Exercise description:
With nothing added and nothing dropped, write out all of the entries below.

=== Section Start ===

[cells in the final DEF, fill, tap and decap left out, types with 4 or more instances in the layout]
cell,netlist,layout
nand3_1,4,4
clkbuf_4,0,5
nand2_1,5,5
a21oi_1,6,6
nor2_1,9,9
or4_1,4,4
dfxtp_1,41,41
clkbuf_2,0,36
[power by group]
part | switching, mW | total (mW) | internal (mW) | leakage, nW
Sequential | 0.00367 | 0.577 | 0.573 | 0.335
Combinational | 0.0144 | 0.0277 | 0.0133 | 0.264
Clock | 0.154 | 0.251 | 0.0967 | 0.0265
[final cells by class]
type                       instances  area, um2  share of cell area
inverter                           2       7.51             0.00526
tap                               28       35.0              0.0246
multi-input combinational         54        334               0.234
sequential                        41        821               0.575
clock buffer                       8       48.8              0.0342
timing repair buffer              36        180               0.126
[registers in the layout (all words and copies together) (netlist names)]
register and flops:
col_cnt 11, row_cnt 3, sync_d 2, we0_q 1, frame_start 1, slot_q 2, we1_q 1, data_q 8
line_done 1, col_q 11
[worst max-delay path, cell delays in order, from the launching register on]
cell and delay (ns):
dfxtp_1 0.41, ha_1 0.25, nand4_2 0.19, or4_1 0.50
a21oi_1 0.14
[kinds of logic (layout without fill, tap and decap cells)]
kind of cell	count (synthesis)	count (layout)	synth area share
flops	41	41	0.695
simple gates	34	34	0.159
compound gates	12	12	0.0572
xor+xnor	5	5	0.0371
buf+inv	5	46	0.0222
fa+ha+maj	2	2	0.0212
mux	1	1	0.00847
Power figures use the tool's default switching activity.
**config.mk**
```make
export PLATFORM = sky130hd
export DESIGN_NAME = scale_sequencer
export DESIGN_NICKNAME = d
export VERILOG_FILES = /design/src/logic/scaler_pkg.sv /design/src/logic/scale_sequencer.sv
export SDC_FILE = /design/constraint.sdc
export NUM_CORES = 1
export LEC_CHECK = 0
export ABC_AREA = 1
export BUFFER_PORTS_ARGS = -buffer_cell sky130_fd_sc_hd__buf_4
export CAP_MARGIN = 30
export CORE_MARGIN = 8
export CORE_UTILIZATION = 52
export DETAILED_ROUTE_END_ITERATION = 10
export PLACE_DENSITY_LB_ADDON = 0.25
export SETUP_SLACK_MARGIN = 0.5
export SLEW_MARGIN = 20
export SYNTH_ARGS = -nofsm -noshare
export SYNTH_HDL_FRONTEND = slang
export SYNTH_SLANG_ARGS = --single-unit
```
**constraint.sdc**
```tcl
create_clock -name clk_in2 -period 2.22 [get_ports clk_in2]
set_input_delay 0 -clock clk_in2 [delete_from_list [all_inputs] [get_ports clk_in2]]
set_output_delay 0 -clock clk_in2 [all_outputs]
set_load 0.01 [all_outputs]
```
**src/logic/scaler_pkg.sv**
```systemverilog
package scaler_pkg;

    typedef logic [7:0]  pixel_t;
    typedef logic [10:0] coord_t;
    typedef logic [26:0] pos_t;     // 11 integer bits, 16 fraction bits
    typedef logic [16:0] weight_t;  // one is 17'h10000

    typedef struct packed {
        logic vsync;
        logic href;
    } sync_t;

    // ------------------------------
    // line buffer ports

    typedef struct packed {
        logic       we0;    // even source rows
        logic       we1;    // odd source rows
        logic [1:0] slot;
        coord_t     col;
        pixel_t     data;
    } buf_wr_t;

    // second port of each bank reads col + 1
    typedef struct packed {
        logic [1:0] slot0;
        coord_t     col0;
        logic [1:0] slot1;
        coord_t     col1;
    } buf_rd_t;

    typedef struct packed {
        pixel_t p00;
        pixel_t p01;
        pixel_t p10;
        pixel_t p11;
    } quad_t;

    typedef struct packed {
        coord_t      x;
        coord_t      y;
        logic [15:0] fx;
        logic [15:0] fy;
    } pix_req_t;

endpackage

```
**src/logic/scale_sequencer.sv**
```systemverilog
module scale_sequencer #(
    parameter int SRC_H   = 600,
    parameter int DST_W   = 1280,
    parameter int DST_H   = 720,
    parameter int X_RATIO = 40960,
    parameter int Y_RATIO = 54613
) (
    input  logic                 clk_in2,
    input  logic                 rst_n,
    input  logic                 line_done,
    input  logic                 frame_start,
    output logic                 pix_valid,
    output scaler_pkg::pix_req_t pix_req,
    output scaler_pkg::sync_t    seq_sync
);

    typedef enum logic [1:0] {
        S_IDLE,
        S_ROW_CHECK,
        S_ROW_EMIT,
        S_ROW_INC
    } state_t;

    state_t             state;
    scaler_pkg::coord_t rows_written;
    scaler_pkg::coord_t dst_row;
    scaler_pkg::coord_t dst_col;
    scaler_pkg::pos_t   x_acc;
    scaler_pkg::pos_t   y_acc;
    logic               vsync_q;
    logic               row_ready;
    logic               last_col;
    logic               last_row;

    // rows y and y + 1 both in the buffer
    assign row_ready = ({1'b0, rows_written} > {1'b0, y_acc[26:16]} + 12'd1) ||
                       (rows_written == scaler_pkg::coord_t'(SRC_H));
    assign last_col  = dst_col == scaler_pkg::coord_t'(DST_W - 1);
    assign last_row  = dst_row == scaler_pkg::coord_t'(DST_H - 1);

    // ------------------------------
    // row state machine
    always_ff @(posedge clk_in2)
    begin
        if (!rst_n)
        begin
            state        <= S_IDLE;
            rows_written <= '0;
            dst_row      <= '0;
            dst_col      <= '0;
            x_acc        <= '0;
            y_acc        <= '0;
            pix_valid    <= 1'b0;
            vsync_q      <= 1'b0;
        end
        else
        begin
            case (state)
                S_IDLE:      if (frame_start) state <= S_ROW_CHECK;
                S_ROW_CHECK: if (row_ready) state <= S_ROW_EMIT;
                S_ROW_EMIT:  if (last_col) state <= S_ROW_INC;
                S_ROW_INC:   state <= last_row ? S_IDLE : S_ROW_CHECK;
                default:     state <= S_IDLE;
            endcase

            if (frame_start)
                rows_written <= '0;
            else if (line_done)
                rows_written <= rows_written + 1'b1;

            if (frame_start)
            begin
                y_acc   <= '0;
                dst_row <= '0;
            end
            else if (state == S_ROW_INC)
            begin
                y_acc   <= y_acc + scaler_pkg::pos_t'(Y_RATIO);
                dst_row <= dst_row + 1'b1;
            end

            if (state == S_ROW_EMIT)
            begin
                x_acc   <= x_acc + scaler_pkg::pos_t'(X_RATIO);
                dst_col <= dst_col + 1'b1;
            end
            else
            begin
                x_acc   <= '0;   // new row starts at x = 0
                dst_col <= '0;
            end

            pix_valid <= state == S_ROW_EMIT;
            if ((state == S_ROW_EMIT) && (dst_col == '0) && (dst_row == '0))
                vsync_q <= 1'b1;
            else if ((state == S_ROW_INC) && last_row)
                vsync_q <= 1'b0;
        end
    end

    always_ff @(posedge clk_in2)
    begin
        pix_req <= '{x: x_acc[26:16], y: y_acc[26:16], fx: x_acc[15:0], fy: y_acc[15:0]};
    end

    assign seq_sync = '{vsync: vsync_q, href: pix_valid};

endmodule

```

=== Section End ===

Result of this exercise:
[cells in the final DEF, fill, tap and decap left out, types with 4 or more instances in the layout]
cell,netlist,layout
nand3_1,4,4
clkbuf_4,0,5
nand2_1,5,5
a21oi_1,6,6
nor2_1,9,9
or4_1,4,4
dfxtp_1,41,41
clkbuf_2,0,36
[power by group]
part | switching, mW | total (mW) | internal (mW) | leakage, nW
Sequential | 0.00367 | 0.577 | 0.573 | 0.335
Combinational | 0.0144 | 0.0277 | 0.0133 | 0.264
Clock | 0.154 | 0.251 | 0.0967 | 0.0265
[final cells by class]
type                       instances  area, um2  share of cell area
inverter                           2       7.51             0.00526
tap                               28       35.0              0.0246
multi-input combinational         54        334               0.234
sequential                        41        821               0.575
clock buffer                       8       48.8              0.0342
timing repair buffer              36        180               0.126
[registers in the layout (all words and copies together) (netlist names)]
register and flops:
col_cnt 11, row_cnt 3, sync_d 2, we0_q 1, frame_start 1, slot_q 2, we1_q 1, data_q 8
line_done 1, col_q 11
[worst max-delay path, cell delays in order, from the launching register on]
cell and delay (ns):
dfxtp_1 0.41, ha_1 0.25, nand4_2 0.19, or4_1 0.50
a21oi_1 0.14
[kinds of logic (layout without fill, tap and decap cells)]
kind of cell	count (synthesis)	count (layout)	synth area share
flops	41	41	0.695
simple gates	34	34	0.159
compound gates	12	12	0.0572
xor+xnor	5	5	0.0371
buf+inv	5	46	0.0222
fa+ha+maj	2	2	0.0212
mux	1	1	0.00847
Power figures use the tool's default switching activity.
**config.mk**
```make
export PLATFORM = sky130hd
export DESIGN_NAME = scale_sequencer
export DESIGN_NICKNAME = d
export VERILOG_FILES = /design/src/logic/scaler_pkg.sv /design/src/logic/scale_sequencer.sv
export SDC_FILE = /design/constraint.sdc
export NUM_CORES = 1
export LEC_CHECK = 0
export ABC_AREA = 1
export BUFFER_PORTS_ARGS = -buffer_cell sky130_fd_sc_hd__buf_4
export CAP_MARGIN = 30
export CORE_MARGIN = 8
export CORE_UTILIZATION = 52
export DETAILED_ROUTE_END_ITERATION = 10
export PLACE_DENSITY_LB_ADDON = 0.25
export SETUP_SLACK_MARGIN = 0.5
export SLEW_MARGIN = 20
export SYNTH_ARGS = -nofsm -noshare
export SYNTH_HDL_FRONTEND = slang
export SYNTH_SLANG_ARGS = --single-unit
```
**constraint.sdc**
```tcl
create_clock -name clk_in2 -period 2.22 [get_ports clk_in2]
set_input_delay 0 -clock clk_in2 [delete_from_list [all_inputs] [get_ports clk_in2]]
set_output_delay 0 -clock clk_in2 [all_outputs]
set_load 0.01 [all_outputs]
```
**src/logic/scaler_pkg.sv**
```systemverilog
package scaler_pkg;

    typedef logic [7:0]  pixel_t;
    typedef logic [10:0] coord_t;
    typedef logic [26:0] pos_t;     // 11 integer bits, 16 fraction bits
    typedef logic [16:0] weight_t;  // one is 17'h10000

    typedef struct packed {
        logic vsync;
        logic href;
    } sync_t;

    // ------------------------------
    // line buffer ports

    typedef struct packed {
        logic       we0;    // even source rows
        logic       we1;    // odd source rows
        logic [1:0] slot;
        coord_t     col;
        pixel_t     data;
    } buf_wr_t;

    // second port of each bank reads col + 1
    typedef struct packed {
        logic [1:0] slot0;
        coord_t     col0;
        logic [1:0] slot1;
        coord_t     col1;
    } buf_rd_t;

    typedef struct packed {
        pixel_t p00;
        pixel_t p01;
        pixel_t p10;
        pixel_t p11;
    } quad_t;

    typedef struct packed {
        coord_t      x;
        coord_t      y;
        logic [15:0] fx;
        logic [15:0] fy;
    } pix_req_t;

endpackage

```
**src/logic/scale_sequencer.sv**
```systemverilog
module scale_sequencer #(
    parameter int SRC_H   = 600,
    parameter int DST_W   = 1280,
    parameter int DST_H   = 720,
    parameter int X_RATIO = 40960,
    parameter int Y_RATIO = 54613
) (
    input  logic                 clk_in2,
    input  logic                 rst_n,
    input  logic                 line_done,
    input  logic                 frame_start,
    output logic                 pix_valid,
    output scaler_pkg::pix_req_t pix_req,
    output scaler_pkg::sync_t    seq_sync
);

    typedef enum logic [1:0] {
        S_IDLE,
        S_ROW_CHECK,
        S_ROW_EMIT,
        S_ROW_INC
    } state_t;

    state_t             state;
    scaler_pkg::coord_t rows_written;
    scaler_pkg::coord_t dst_row;
    scaler_pkg::coord_t dst_col;
    scaler_pkg::pos_t   x_acc;
    scaler_pkg::pos_t   y_acc;
    logic               vsync_q;
    logic               row_ready;
    logic               last_col;
    logic               last_row;

    // rows y and y + 1 both in the buffer
    assign row_ready = ({1'b0, rows_written} > {1'b0, y_acc[26:16]} + 12'd1) ||
                       (rows_written == scaler_pkg::coord_t'(SRC_H));
    assign last_col  = dst_col == scaler_pkg::coord_t'(DST_W - 1);
    assign last_row  = dst_row == scaler_pkg::coord_t'(DST_H - 1);

    // ------------------------------
    // row state machine
    always_ff @(posedge clk_in2)
    begin
        if (!rst_n)
        begin
            state        <= S_IDLE;
            rows_written <= '0;
            dst_row      <= '0;
            dst_col      <= '0;
            x_acc        <= '0;
            y_acc        <= '0;
            pix_valid    <= 1'b0;
            vsync_q      <= 1'b0;
        end
        else
        begin
            case (state)
                S_IDLE:      if (frame_start) state <= S_ROW_CHECK;
                S_ROW_CHECK: if (row_ready) state <= S_ROW_EMIT;
                S_ROW_EMIT:  if (last_col) state <= S_ROW_INC;
                S_ROW_INC:   state <= last_row ? S_IDLE : S_ROW_CHECK;
                default:     state <= S_IDLE;
            endcase

            if (frame_start)
                rows_written <= '0;
            else if (line_done)
                rows_written <= rows_written + 1'b1;

            if (frame_start)
            begin
                y_acc   <= '0;
                dst_row <= '0;
            end
            else if (state == S_ROW_INC)
            begin
                y_acc   <= y_acc + scaler_pkg::pos_t'(Y_RATIO);
                dst_row <= dst_row + 1'b1;
            end

            if (state == S_ROW_EMIT)
            begin
                x_acc   <= x_acc + scaler_pkg::pos_t'(X_RATIO);
                dst_col <= dst_col + 1'b1;
            end
            else
            begin
                x_acc   <= '0;   // new row starts at x = 0
                dst_col <= '0;
            end

            pix_valid <= state == S_ROW_EMIT;
            if ((state == S_ROW_EMIT) && (dst_col == '0) && (dst_row == '0))
                vsync_q <= 1'b1;
            else if ((state == S_ROW_INC) && last_row)
                vsync_q <= 1'b0;
        end
    end

    always_ff @(posedge clk_in2)
    begin
        pix_req <= '{x: x_acc[26:16], y: y_acc[26:16], fx: x_acc[15:0], fy: y_acc[15:0]};
    end

    assign seq_sync = '{vsync: vsync_q, href: pix_valid};

endmodule

```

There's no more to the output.